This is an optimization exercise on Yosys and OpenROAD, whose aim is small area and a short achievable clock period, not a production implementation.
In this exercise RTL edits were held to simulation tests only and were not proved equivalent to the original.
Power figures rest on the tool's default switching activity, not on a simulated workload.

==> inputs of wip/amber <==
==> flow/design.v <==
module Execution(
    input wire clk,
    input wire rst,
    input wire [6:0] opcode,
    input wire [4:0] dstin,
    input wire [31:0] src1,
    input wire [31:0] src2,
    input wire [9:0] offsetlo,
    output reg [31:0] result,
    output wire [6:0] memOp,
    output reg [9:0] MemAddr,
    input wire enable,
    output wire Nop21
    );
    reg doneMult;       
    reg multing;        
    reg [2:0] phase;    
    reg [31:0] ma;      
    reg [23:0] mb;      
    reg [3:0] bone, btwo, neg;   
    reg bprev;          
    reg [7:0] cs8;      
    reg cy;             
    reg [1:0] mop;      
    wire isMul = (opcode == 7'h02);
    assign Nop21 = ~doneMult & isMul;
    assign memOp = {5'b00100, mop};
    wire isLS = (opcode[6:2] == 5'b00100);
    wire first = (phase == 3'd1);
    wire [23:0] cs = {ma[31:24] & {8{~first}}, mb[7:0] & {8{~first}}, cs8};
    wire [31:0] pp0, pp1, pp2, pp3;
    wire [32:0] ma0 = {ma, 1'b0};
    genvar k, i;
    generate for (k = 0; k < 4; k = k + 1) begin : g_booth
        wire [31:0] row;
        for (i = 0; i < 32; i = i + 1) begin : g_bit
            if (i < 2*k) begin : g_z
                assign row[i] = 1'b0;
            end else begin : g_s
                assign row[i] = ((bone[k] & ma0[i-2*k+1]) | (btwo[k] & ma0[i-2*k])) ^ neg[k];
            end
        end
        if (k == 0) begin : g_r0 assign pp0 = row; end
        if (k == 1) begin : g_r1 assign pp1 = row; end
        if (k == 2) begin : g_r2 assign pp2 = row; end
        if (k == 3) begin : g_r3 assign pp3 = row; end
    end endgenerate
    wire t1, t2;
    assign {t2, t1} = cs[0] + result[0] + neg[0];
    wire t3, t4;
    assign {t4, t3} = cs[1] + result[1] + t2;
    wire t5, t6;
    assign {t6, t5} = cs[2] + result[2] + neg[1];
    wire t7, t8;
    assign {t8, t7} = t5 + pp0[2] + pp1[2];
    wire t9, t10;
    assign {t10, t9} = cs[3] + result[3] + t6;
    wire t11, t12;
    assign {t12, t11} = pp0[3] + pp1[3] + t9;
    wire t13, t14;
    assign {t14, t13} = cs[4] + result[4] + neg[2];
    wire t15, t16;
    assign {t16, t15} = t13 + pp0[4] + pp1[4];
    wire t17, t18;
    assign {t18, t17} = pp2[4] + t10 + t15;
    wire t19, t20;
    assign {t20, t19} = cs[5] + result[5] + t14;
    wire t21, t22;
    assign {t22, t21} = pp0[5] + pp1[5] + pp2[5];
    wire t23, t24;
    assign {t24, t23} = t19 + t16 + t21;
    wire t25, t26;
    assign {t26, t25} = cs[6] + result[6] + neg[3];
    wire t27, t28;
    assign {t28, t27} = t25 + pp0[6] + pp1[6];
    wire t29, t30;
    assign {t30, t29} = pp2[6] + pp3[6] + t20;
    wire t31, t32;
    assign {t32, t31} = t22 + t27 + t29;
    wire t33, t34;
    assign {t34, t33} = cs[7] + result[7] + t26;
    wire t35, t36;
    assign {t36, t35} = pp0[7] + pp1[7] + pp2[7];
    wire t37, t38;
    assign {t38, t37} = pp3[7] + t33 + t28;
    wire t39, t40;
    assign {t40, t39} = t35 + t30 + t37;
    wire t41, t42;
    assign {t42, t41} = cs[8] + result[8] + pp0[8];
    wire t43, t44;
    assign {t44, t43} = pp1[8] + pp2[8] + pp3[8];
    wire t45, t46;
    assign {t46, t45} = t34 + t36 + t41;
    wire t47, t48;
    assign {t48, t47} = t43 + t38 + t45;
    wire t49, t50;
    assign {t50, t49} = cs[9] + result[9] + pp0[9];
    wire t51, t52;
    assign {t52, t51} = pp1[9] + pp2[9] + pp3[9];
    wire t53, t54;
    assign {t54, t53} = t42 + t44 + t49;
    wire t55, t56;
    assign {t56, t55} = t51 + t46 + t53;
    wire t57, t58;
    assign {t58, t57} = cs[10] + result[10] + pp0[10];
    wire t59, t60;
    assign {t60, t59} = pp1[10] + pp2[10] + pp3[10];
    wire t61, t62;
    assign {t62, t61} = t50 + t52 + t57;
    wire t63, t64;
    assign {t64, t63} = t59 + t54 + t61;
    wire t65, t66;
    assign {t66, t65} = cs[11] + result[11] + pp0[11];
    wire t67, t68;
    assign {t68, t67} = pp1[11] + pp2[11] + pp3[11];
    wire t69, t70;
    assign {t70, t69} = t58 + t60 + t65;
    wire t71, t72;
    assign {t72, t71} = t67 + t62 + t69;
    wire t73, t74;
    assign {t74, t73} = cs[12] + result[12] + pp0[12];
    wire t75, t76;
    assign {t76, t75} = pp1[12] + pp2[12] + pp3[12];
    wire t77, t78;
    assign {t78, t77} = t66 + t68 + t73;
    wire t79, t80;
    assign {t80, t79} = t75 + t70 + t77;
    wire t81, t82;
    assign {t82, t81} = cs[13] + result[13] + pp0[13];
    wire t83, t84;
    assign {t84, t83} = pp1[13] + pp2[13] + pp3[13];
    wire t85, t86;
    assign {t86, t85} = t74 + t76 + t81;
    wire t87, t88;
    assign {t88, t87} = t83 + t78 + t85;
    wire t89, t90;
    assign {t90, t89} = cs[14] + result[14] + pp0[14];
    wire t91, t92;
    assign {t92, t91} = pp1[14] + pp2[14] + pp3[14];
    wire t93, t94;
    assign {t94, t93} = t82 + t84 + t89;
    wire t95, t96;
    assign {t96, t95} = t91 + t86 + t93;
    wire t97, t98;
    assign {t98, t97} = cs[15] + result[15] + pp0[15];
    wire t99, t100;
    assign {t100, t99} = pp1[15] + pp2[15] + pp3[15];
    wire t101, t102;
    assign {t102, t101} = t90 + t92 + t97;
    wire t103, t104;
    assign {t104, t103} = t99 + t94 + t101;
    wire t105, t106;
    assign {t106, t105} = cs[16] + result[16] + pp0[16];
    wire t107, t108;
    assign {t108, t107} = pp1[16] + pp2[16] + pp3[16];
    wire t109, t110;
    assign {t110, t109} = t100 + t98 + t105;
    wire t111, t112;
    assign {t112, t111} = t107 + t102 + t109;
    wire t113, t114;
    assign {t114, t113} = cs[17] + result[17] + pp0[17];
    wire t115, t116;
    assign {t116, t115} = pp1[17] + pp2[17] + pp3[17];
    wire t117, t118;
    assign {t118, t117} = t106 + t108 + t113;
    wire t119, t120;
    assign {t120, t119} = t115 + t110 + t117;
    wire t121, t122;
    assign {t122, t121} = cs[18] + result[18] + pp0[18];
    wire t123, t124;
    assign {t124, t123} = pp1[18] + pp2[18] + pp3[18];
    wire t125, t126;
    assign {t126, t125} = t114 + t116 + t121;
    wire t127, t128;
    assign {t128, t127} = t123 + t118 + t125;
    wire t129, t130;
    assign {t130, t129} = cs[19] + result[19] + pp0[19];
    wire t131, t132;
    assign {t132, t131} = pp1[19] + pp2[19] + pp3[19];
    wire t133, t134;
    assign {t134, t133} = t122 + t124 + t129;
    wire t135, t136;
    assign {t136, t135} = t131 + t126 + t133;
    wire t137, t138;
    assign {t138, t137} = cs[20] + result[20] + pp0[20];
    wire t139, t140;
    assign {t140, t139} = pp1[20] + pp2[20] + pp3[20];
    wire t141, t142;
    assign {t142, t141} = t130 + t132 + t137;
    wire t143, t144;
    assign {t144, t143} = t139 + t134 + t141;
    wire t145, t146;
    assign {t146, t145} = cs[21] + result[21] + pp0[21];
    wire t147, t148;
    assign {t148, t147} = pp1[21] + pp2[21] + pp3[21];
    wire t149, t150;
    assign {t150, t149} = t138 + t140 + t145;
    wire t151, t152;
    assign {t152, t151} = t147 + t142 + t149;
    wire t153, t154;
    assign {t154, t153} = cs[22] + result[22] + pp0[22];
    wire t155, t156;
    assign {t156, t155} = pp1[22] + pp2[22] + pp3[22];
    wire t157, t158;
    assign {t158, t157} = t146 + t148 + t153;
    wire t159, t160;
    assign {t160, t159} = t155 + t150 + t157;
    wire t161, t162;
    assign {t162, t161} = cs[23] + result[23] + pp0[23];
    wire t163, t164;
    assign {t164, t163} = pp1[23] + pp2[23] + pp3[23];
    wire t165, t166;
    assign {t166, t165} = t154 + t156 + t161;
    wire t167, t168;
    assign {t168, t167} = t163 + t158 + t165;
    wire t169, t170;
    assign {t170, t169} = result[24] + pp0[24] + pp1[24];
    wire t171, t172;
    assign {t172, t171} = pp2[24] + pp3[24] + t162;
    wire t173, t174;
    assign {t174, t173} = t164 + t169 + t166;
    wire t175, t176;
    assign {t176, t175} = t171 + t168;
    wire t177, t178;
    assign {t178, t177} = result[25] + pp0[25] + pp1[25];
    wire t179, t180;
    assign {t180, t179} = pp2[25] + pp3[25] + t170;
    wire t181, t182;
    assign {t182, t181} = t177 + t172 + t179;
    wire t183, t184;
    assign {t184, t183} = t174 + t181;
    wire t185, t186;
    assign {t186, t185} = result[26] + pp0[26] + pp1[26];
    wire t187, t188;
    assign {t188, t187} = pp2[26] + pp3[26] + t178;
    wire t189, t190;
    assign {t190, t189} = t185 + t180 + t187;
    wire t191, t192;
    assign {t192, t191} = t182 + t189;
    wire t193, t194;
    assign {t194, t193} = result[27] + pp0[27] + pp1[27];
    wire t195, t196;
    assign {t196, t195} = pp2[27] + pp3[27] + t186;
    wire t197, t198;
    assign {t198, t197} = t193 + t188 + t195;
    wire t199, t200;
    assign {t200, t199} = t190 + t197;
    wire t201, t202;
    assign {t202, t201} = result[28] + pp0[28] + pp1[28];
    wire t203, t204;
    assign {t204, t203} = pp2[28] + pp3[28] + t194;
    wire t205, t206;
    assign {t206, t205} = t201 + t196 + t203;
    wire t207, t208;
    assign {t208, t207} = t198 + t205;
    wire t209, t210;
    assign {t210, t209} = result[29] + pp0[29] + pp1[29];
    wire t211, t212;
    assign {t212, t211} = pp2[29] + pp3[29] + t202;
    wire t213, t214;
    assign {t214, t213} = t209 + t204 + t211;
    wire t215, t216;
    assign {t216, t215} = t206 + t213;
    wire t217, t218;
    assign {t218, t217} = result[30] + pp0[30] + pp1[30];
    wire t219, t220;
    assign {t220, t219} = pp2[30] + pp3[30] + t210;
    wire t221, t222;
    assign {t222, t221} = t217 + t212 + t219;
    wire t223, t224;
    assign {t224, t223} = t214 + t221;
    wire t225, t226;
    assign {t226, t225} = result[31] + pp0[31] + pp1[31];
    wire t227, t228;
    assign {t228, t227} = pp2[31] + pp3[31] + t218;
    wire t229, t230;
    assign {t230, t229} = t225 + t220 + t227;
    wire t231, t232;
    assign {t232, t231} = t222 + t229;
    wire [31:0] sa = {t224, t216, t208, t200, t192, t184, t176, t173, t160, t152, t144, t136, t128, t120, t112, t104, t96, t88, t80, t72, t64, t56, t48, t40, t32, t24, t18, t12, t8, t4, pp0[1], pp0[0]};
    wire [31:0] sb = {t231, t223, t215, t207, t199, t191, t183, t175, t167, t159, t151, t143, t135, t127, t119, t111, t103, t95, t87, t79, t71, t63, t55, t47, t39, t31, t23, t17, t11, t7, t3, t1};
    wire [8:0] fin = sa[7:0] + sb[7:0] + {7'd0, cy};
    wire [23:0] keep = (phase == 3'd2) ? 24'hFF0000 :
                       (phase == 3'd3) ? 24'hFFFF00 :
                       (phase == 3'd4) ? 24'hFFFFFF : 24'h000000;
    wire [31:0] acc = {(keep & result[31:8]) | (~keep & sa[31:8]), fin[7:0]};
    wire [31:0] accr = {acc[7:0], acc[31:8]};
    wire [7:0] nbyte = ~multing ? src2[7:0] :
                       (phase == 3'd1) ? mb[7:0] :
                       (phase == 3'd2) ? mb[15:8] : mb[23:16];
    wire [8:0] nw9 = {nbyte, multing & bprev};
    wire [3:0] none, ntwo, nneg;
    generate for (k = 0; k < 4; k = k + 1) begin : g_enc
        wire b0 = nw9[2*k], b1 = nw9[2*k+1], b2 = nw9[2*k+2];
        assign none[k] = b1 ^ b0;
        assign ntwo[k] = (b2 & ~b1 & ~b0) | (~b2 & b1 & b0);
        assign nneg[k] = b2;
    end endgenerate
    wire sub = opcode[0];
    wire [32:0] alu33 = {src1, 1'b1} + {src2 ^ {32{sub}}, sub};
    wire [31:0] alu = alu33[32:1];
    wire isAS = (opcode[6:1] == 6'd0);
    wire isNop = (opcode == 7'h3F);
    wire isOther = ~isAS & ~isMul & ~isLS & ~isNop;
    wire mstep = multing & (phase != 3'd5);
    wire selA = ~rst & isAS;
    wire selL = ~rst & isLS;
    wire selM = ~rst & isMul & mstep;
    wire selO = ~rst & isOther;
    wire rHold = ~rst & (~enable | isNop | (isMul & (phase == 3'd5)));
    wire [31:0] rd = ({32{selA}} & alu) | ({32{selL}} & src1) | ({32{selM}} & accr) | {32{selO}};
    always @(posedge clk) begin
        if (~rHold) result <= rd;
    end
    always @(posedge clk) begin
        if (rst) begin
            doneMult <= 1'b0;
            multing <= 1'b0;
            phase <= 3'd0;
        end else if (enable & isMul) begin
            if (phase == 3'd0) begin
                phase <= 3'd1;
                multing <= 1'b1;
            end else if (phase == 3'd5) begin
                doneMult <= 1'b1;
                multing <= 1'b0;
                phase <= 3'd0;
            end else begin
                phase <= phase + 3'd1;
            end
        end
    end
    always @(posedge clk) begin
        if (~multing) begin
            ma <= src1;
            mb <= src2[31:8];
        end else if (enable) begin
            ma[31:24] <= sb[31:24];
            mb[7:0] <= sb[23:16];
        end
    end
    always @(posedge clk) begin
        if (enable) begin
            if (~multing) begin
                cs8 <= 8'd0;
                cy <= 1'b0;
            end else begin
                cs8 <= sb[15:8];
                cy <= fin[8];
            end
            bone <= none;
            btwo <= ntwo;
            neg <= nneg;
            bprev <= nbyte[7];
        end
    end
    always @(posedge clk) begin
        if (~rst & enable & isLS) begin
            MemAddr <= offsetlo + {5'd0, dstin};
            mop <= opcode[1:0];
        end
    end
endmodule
· · · · · · ·
Show all lines of the material in which the word "keep" can be found.

    wire [23:0] keep = (phase == 3'd2) ? 24'hFF0000 :
    wire [31:0] acc = {(keep & result[31:8]) | (~keep & sa[31:8]), fin[7:0]};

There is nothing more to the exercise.